Uruguayan sports club (Rugby, Football & Hockey) club, based in Montevideo

Old Christians Club, or simply Old Christians, is a Uruguayan sports club from the Carrasco neighbourhood of Montevideo.

The club is known mostly for its rugby union team that became famous around the world due to the 1972 Uruguayan Air Force Flight 571 crash that involved the first division team of the club. Old Christians currently plays in Primera División, the top division of local rugby system.

Apart from rugby union, the club also hosts football and field hockey branches.

== History ==
Old Christians Club was founded in 1962 by alumni of the Christian Brothers, Stella Maris College, one of Montevideo's best high schools.

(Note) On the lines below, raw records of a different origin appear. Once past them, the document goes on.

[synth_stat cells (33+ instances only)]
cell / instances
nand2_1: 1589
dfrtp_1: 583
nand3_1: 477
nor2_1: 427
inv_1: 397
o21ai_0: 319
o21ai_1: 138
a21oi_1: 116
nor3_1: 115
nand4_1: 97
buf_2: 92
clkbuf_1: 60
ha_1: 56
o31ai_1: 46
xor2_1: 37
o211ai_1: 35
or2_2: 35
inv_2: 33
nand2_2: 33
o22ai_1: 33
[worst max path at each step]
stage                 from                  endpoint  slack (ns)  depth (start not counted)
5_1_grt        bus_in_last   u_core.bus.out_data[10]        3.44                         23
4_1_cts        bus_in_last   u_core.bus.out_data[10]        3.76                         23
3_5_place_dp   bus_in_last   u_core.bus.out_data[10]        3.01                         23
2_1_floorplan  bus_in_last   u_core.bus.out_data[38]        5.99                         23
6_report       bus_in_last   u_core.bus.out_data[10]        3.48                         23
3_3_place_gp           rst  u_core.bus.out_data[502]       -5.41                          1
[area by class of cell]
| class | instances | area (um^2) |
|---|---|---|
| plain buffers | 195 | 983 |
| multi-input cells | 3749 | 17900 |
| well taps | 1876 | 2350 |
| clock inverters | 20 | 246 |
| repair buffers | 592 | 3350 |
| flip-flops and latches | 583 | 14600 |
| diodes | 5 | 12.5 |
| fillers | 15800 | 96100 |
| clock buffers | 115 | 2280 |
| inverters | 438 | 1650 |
File: src/rtl/insn_addr_gen_pkg.sv
// Shared definitions for the fetch address generator: FSM state encoding
// and default instruction-memory address width.
package insn_addr_gen_pkg;

   localparam int unsigned DEF_MEM_INSN_ADDR = 10;

   typedef enum logic [1:0] {
      ST_IDLE   = 2'd0,
      ST_RUN    = 2'd1,
      ST_HALTED = 2'd2
   } fetch_state_t;

endpackage

File: src/rtl/insn_addr_gen.sv
// Fetch address generator: registered PC stepped by a small FSM, with
// redirect (one-cycle flush), halt and fetcher back-pressure handling.
module insn_addr_gen
   import insn_addr_gen_pkg::*;
#(
   parameter int unsigned                   MEM_INSN_ADDR = DEF_MEM_INSN_ADDR,
   parameter logic [MEM_INSN_ADDR-1:0]      RESET_PC      = '0
) (
   input  logic                     clk,
   input  logic                     rst,
   input  logic                     start_i,
   input  logic                     stall_i,
   input  logic                     halt_i,
   input  logic                     redirect_valid_i,
   input  logic [MEM_INSN_ADDR-1:0] redirect_addr_i,
   output logic                     valid_o,
   output logic [MEM_INSN_ADDR-1:0] addr_o,
   output logic                     flush_o,
   output logic                     busy_o
);

   fetch_state_t             r_state;
   fetch_state_t             w_state_nxt;
   logic [MEM_INSN_ADDR-1:0] r_pc;
   logic [MEM_INSN_ADDR-1:0] w_pc_nxt;
   logic                     r_flush;
   logic                     w_flush_nxt;

   always_ff @(posedge clk) begin
      if (rst) begin
         r_state <= ST_IDLE;
         r_pc    <= RESET_PC;
         r_flush <= 1'b0;
      end else begin
         r_state <= w_state_nxt;
         r_pc    <= w_pc_nxt;
         r_flush <= w_flush_nxt;
      end
   end

   // Redirect outranks halt (older instruction), and both outrank stall.
   always_comb begin
      w_state_nxt = r_state;
      w_pc_nxt    = r_pc;
      w_flush_nxt = 1'b0;
      case (r_state)
         ST_IDLE, ST_HALTED: begin
            if (start_i) begin
               w_state_nxt = ST_RUN;
               w_pc_nxt    = RESET_PC;
            end
         end
         ST_RUN: begin
            if (redirect_valid_i) begin
               w_pc_nxt    = redirect_addr_i;
               w_flush_nxt = 1'b1;
            end else if (halt_i) begin
               w_state_nxt = ST_HALTED;
            end else if (!stall_i) begin
               w_pc_nxt = r_pc + 1'b1;
            end
         end
         default: begin
            w_state_nxt = ST_IDLE;
            w_pc_nxt    = RESET_PC;
         end
      endcase
   end

   always_comb begin
      valid_o = (r_state == ST_RUN);
      busy_o  = (r_state == ST_RUN);
      addr_o  = r_pc;
      flush_o = r_flush;
   end

endmodule
## src/rtl/axi_rab_err_slave.sv

```systemverilog
// AXI error slave: terminates translation-miss transactions with ERR_RESP.
// Independent write and read FSMs, one outstanding transaction each.
module axi_rab_err_slave #(
   parameter int unsigned AXI_ID_WIDTH   = 4,
   parameter int unsigned AXI_DATA_WIDTH = 64,
   parameter logic [1:0]  ERR_RESP       = 2'b10
) (
   input  logic                      clk,
   input  logic                      rstn,
   input  logic                      aw_valid,
   output logic                      aw_ready,
   input  logic [AXI_ID_WIDTH-1:0]   aw_id,
   input  logic                      w_valid,
   output logic                      w_ready,
   input  logic                      w_last,
   output logic                      b_valid,
   input  logic                      b_ready,
   output logic [AXI_ID_WIDTH-1:0]   b_id,
   output logic [1:0]                b_resp,
   input  logic                      ar_valid,
   output logic                      ar_ready,
   input  logic [AXI_ID_WIDTH-1:0]   ar_id,
   input  logic [7:0]                ar_len,
   output logic                      r_valid,
   input  logic                      r_ready,
   output logic [AXI_ID_WIDTH-1:0]   r_id,
   output logic [AXI_DATA_WIDTH-1:0] r_data,
   output logic [1:0]                r_resp,
   output logic                      r_last
);

   typedef enum logic [1:0] {
      W_IDLE,
      W_DRAIN,
      W_RESP
   } w_state_e;

   typedef enum logic {
      R_IDLE,
      R_RESP
   } r_state_e;

   w_state_e                w_state_q, w_state_d;
   logic [AXI_ID_WIDTH-1:0] b_id_q, b_id_d;

   r_state_e                r_state_q, r_state_d;
   logic [AXI_ID_WIDTH-1:0] r_id_q, r_id_d;
   logic [7:0]              r_len_q, r_len_d;
   logic [7:0]              r_cnt_q, r_cnt_d;
   logic                    r_last_int;

   // Write path
   always_ff @(posedge clk or negedge rstn) begin
      if (!rstn) begin
         w_state_q <= W_IDLE;
         b_id_q    <= '0;
      end else begin
         w_state_q <= w_state_d;
         b_id_q    <= b_id_d;
      end
   end

   always_comb begin
      w_state_d = w_state_q;
      b_id_d    = b_id_q;
      aw_ready  = 1'b0;
      w_ready   = 1'b0;
      b_valid   = 1'b0;
      unique case (w_state_q)
         W_IDLE: begin
            aw_ready = 1'b1;
            if (aw_valid) begin
               b_id_d    = aw_id;
               w_state_d = W_DRAIN;
            end
         end
         W_DRAIN: begin
            w_ready = 1'b1;
            if (w_valid && w_last) begin
               w_state_d = W_RESP;
            end
         end
         W_RESP: begin
            b_valid = 1'b1;
            if (b_ready) begin
               w_state_d = W_IDLE;
            end
         end
         default: begin
            w_state_d = W_IDLE;
         end
      endcase
   end

   assign b_id   = b_id_q;
   assign b_resp = ERR_RESP;

   // Read path
   always_ff @(posedge clk or negedge rstn) begin
      if (!rstn) begin
         r_state_q <= R_IDLE;
         r_id_q    <= '0;
         r_len_q   <= '0;
         r_cnt_q   <= '0;
      end else begin
         r_state_q <= r_state_d;
         r_id_q    <= r_id_d;
         r_len_q   <= r_len_d;
         r_cnt_q   <= r_cnt_d;
      end
   end

   // Counter stops at len, so a 256-beat burst never wraps before r_last
   assign r_last_int = (r_state_q == R_RESP) && (r_cnt_q == r_len_q);

   always_comb begin
      r_state_d = r_state_q;
      r_id_d    = r_id_q;
      r_len_d   = r_len_q;
      r_cnt_d   = r_cnt_q;
      ar_ready  = 1'b0;
      r_valid   = 1'b0;
      unique case (r_state_q)
         R_IDLE: begin
            ar_ready = 1'b1;
            if (ar_valid) begin
               r_id_d    = ar_id;
               r_len_d   = ar_len;
               r_cnt_d   = 8'd0;
               r_state_d = R_RESP;
            end
         end
         R_RESP: begin
            r_valid = 1'b1;
            if (r_ready) begin
               if (r_last_int) begin
                  r_state_d = R_IDLE;
               end else begin
                  r_cnt_d = r_cnt_q + 8'd1;
               end
            end
         end
         default: begin
            r_state_d = R_IDLE;
         end
      endcase
   end

   assign r_id   = r_id_q;
   assign r_data = '0;
   assign r_resp = ERR_RESP;
   assign r_last = r_last_int;

endmodule

```

## config.mk

```make
export PLATFORM = sky130hd
export DESIGN_NAME = axi_rab_err_slave
export DESIGN_NICKNAME = d
export VERILOG_FILES = /design/src/rtl/axi_rab_err_slave.sv
export SDC_FILE = /design/constraint.sdc
export NUM_CORES = 1
export LEC_CHECK = 0
export ABC_AREA = 1
export ABC_CLOCK_PERIOD_IN_PS = 3100
export CORE_UTILIZATION = 25
export DETAILED_ROUTE_END_ITERATION = 8
export SLEW_MARGIN = 30
export SYNTH_ARGS = -nofsm -noshare
export SYNTH_HDL_FRONTEND = slang
export SYNTH_SLANG_ARGS = --single-unit
```

## constraint.sdc

```tcl
create_clock -name clk -period 3.1 [get_ports clk]
set_input_delay 0.62 -clock clk [delete_from_list [all_inputs] [get_ports clk]]
set_output_delay 0.62 -clock clk [all_outputs]
set_load 0.01 [all_outputs]
```

==> results of run 1 <==
per-layer routing:
layer  vias to the layer above  global-route usage, %  share of wire, %
met5                         -                      0                 0
met4                         0                   2.42              0.93
met3                         5                   2.62               9.1
met2                        82                   15.0                48
met1                       653                   11.1                42
li1                        697                      -                 -
cells in the final DEF, fill, tap and decap left out, types with 2 or more instances in the layout:
cell type | synthesis | layout
nor2_1 | 18 | 18
dfrtp_1 | 27 | 27
inv_1 | 20 | 20
a21oi_2 | 2 | 2
nand2_1 | 49 | 49
nor2_2 | 2 | 2
nor3b_1 | 3 | 3
o21bai_1 | 2 | 2
conb_1 | 2 | 68
a21oi_1 | 8 | 8
clkbuf_8 | 0 | 3
mux2_2 | 10 | 10
nand3_1 | 13 | 13
o21ai_0 | 3 | 3
clkdlybuf4s50_1 | 0 | 37
registers in the layout, summed over array words and instances (netlist names):
| signal | flops |
|---|---|
| b_id | 4 |
| r_cnt_q | 8 |
| r_id | 4 |
| r_len_q | 8 |
| r_state_q | 1 |
| w_state_q | 2 |
cell usage after synthesis:
master	n	area (sq um)
o211ai_1	1	7.51
nor2_1	18	67.6
nand3_4	1	17.5
dfrtp_1	27	676
inv_2	1	3.75
buf_4	68	510
xnor2_1	1	8.76
o21ai_0	3	15.0
buf_2	1	5.00
a21oi_2	2	17.5
nor3_1	1	5.00
and3_1	1	6.26
mux2_2	10	113
nand4_1	1	6.26
a21oi_1	8	40.0
inv_1	20	75.1
conb_1	2	7.51
nor2_2	2	12.5
nand2_2	1	6.26
nand3b_1	1	7.51
nand3_1	13	65.1
xor2_1	1	8.76
nand2_4	1	11.3
o31ai_1	1	7.51
ha_1	1	12.5
nor3b_1	3	22.5
or2_2	1	6.26
nand2_1	49	184
o21bai_1	2	15.0
power by group through the flow:
stage          sequential, mW  clock [mW]  combinational, mW
3_3_place_gp            0.547           0              0.551
5_1_grt                 0.561       0.225              0.617
4_1_cts                 0.546       0.217              0.561
2_1_floorplan           0.550           0              0.393
3_5_place_dp            0.552           0              0.558
6_report                0.544       0.204              0.556
logic make-up (layout without fill, tap and decap cells):
logic type                 after synthesis  count (layout)
and+or+nand+nor                         93              93
buffers and inverters                   90              63
DFF                                     27              27
AOI/OAI and AO/OA                       17              17
muxes                                   10              10
other                                    2              68
xor gates and xnor gates                 2               2
adders and majority gates                1               1
final timing paths:
| path | start | to | slack (ns) | depth (start not counted) |
|---|---|---|---|---|
| worst max register to register | r_state_q | r_cnt_q[3] | 1.57 | 8 |
| worst min-delay path | w_state_q[0] | w_state_q[1] | 0.51 | 1 |
| min in group asynchronous | rstn | r_id[3] | 0.71 | 2 |
| max in group asynchronous | rstn | r_cnt_q[5] | 2.13 | 2 |
| worst max-delay path | r_cnt_q[5] | r_last | 0.57 | 6 |
| worst min register to register | w_state_q[0] | w_state_q[1] | 0.51 | 1 |
cell type report:
type                       count  area [sq um]  area share, %
clock buffer                   3          41.3           1.86
clock inverter                 1          5.00          0.225
inverter                      21          78.8           3.55
multi-input combinational    191           918           41.4
sequential                    27           676           30.4
tap                           99           124           5.58
timing repair buffer          38           378           17.0
==> impl_metrics.ini, run 1 <==
[worst_setup_path]
required_ns = 2.48
cp_slowest_cell = clkdlybuf4s50_1
crit_fanout = 7
critPathCaptureType = output port
cp.arrival_ns = 1.91
path_cells = inv_1 > nand2_1 > nand4_1 > nand3b_1 > nor3_1 > clkdlybuf4s50_1
cp.buffers_inverters = 2
slowest_delay_ns = 0.60
start_kind = flip-flop
crit_type = reg -> out
cp_top_family = buffers and inverters

[yosys]
synthXorXnorAreaFrac_pct = 0.903
netlist_instances = 242
avgSynthCellArea_sq_um = 8.02
synth_seq_area_share_pct = 34.8
yosysUniqueCellTypes = 29
synth-seq-cells = 27
synth.area.mux_share_pct = 5.80
synthAdderAreaFrac_pct = 0.645
synth-compound-area-share_pct = 5.29
syn_area_sq_um = 1940
synth_top_family_by_area = buffers and inverters
synthSimpleGateAreaFrac_pct = 21.5
yosys_warnings = 0

[sta]
slew_headroom_pct = 62.7
finalWorstSetupSlack_ns = 0.573
worstMarginPinSlew_ns = 0.560
rsz0062_at_grt = false
finalCritPeriodShare_pct = 81.5
setup_tns_ns = 0
drv_slew = 0
post-route-min-period_ns = 2.53
finalHoldWorstSlack_ns = 0.512
finClkSkew_ns = 0.00431
hold_violations = 0
timing.fmax_mhz = 396
setup_violations = 0

[clock_network]
clk_latency_ns = 0.27
clock_sinks = 27
cts_tree = yes
cts_setup_buffers = 0
htree_levels = 1
clock-root-buffer = clkbuf_8
clk_path_buf_depth = 2
path_clk_slew_ns = 0.10
cts_buffers = 3
cts_resized = 0
cts_hold_buf = 0

[power]
ir_drop_uv = 300
switchingPower_mw = 0.486
p_sw_share_pct = 37.3
cell_internal_pwr_mw = 0.818
power.density_nw_per_um2 = 587
leakage_nw = 1.12
p_total_mw = 1.30
seqPwrFrac_pct = 41.7
clock_power_share_pct = 15.6
combPwrFrac_pct = 42.6

[drt]
dr.pass1.iters = 4
dr_total_vias = 1437
ant_nets = 0
wl_per_cell_microns = 9.61
drtIter0Drc = 57
via_per_inst = 3.78
wl_mm = 3.65
remaining_drc_errors = 0

[final_layout]
drive_above_1_share_pct = 8.54
finalInstanceArea_sq_um = 2220
num-nets-final = 307
antenna_cells = 0
final_cells = 380
finish.utilization_pct = 30.1
num-fill-cells = 812
syn_to_final_growth_pct = 14.4

[placed_design]
placed_area_sq_um = 2170
portBuffers = 37
placedCellCount = 376
dpl_worst_slack_ns = 0.881
hpwl_mm = 2.83
gp_congestion = 0.817

[status]
status = completed

[worst_hold_path]
min_path_type = reg -> reg

[global_routing]
grt_pass1_vias = 1286
antenna_found_initial = 0
grt_pass1_wl_mm = 5.97
grt_max_degree = 28
overflow = 0
grt_usage_pct = 8.92

[die]
start_util_pct = 26.3
die_h_microns = 90.1
io_pins = 106
rows = 31
fp.coreArea_sq_um = 7370
die_w_microns = 90.1
dieArea_sq_um = 8120

[job]
maxCapViolations = 0
(Power assumes the default switching activity.)
==> run 2, diff against run 1 <==
--- a/config.mk
+++ b/config.mk
@@ -6,7 +6,7 @@
 export NUM_CORES = 1
 export LEC_CHECK = 0
 export ABC_AREA = 1
-export ABC_CLOCK_PERIOD_IN_PS = 3100
+export ABC_CLOCK_PERIOD_IN_PS = 2130
 export CORE_UTILIZATION = 25
 export DETAILED_ROUTE_END_ITERATION = 8
 export SLEW_MARGIN = 30
==> constraint.sdc (replaced) <==
create_clock -name clk -period 2.13 [get_ports clk]
set_input_delay 0.426 -clock clk [delete_from_list [all_inputs] [get_ports clk]]
set_output_delay 0.426 -clock clk [all_outputs]
set_load 0.01 [all_outputs]
==> run 2 against run 1 <==
Final area grew 0.45%. Highest routed layer unchanged. Cell count up 0.53%. Register-to-register slack worse by 0.92 ns. First-iteration DRC count is 28% higher. Non-clock buffer count increased by 2. Clock power up 49%. Critical path depth fell by 4. Sequential power is 47% higher. Critical endpoint is now ar_ready. Flip-flop and latch count unchanged. Largest cell class unchanged.
==> impl_metrics.ini, run 2 (synthesis gave the netlist of run 1 again) <==
[global_routing]
grt_usage_pct = 9.30
use_met3_pct = 2.45
overflow = 0
top_usage_layer = met2
grt_max_degree = 28
grt_pass1_vias = 1396
grt_pass1_wl_mm = 6.18
use_met2_pct = 16.3
antenna_found_initial = 0
grt_use_met1_pct = 11.0

[sta]
setup_tns_ns = 0
finalHoldWorstSlack_ns = 0.515
finalCritPeriodShare_pct = 92.5
rsz0062_at_grt = false
hold_violations = 0
timing.fmax_mhz = 508
finClkSkew_ns = 0.00368
setup_violations = 0
drv_slew = 0
post-route-min-period_ns = 1.97

[placed_design]
gp_congestion = 0.832
hpwl_mm = 2.89
portBuffers = 37

[worst_setup_path]
cp.arrival_ns = 1.54
ff2ff_setup_slack_ns = 0.65
crit_fanout = 10
r2r_end = r_cnt_q[3]
critPathCaptureType = output port
cp_slowest_cell = clkdlybuf4s50_1
cp-endpoint = ar_ready
critPathLaunch = r_state_q
r2r-start = r_state_q
crit_type = reg -> out
start_kind = flip-flop
slowest_delay_ns = 0.58
rr_worst_depth = 8
required_ns = 1.70
path_cells = inv_2 > clkdlybuf4s50_1

[final_layout]
multiInputGateArea_sq_um = 918
seqCellArea_sq_um = 677
drive_above_1_share_pct = 9.54
final_common_cell = conb_1
top_regs = r_cnt_q: 8 flops, r_len_q: 8 flops
syn_to_final_growth_pct = 15.0
antenna_cells = 0
num-fill-cells = 806
mostFrequentLayoutCells = conb_1 (68), nand2_1 (49), clkdlybuf4s50_1 (36)
num-nets-final = 309

[clock_network]
htree_levels = 1
cts_tree = yes
cts_buffers = 3
clock-root-buffer = clkbuf_8
cts_resized = 2
cts_hold_buf = 0
clk_path_buf_depth = 2
clk_latency_ns = 0.27
cts_setup_buffers = 0
clock_sinks = 27
path_clk_slew_ns = 0.10

[die]
rows = 31
fp.coreArea_sq_um = 7370
die_w_microns = 90.1
io_pins = 106
start_util_pct = 26.3
die_h_microns = 90.1
dieArea_sq_um = 8120

[status]
status = completed

[drt]
dr.pass1.iters = 4
drtIter0Drc = 73
remaining_drc_errors = 0
ant_nets = 0
via_per_inst = 3.79
wl_mm = 3.68
dr_total_vias = 1447
wl_per_cell_microns = 9.64

[power]
power.density_nw_per_um2 = 860
leakage_nw = 1.13
ir_drop_uv = 521

[job]
maxCapViolations = 0

[worst_hold_path]
min_path_type = in -> async
[run 2: layout make-up]
type / instances / share of cell area [%]
tap: 99 / 5.55
inverter: 21 / 3.53
multi-input combinational: 191 / 41.2
sequential: 27 / 30.3
timing repair buffer: 40 / 17.4
clock buffer: 4 / 2.02
[run 2: per-stage QoR]
stage,utilization [%],area [sq um],setup slack (ns),cells,power (mW)
after floorplan,-,2190,0.712,308,1.37
after global placement,29.7,2190,0.187,378,1.61
after detailed placement,29.7,2190,0.162,378,1.62
after CTS,30.3,2230,0.105,382,1.93
after global routing,30.3,2230,0.0843,382,2.08
final,30.3,2230,0.160,382,1.92
[run 2: critical path: cells and delay by family, from the launching register on]
family / cells / cell delay [ns]
buf+inv: 2 / 0.79
flops: 1 / 0.47
[run 2: metal layers]
layer,vias to the layer above,part of all wire (%)
met5,-,0
met4,0,1.1
met3,5,8.5
met2,82,48
met1,656,43
li1,704,-
[run 2: report_power, final]
part | total [mW] | leakage, nW | switching [mW] | internal (mW)
logic | 0.817 | 0.784 | 0.416 | 0.401
clock network | 0.303 | 0.0228 | 0.169 | 0.134
registers | 0.799 | 0.322 | 0.134 | 0.665
total | 1.92 | 1.13 | 0.719 | 1.20
[run 2: worst min path at each step]
stage,start,to,slack (ns),cells after the start
global placement,r_id[3],r_id[3],0.49,1
CTS,w_state_q[0],w_state_q[1],0.52,1
floorplan,rstn,b_id[0],0.13,0
detailed placement,r_id[3],r_id[3],0.50,1
global route,b_id[1],b_id[1],0.54,1
finish,rstn,r_id[3],0.51,2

The institution started as a rugby union club and, like most rugby clubs in Uruguay and Argentina, also developed a field hockey section for girls, thus becoming a multi-sports club.

=== Flight 571 disaster ===

On October 13, 1972, a plane carrying five crew members and 40 players and associates of Old Christians' rugby team crashed in the remote Andes, en route to Chile. Nine passengers and three crew members died in or shortly after the crash, and five more quickly succumbed to cold and injury. Of the 28 onboard who were alive a few days after the accident, another eight were killed by an avalanche that swept over their shelter in the wreckage.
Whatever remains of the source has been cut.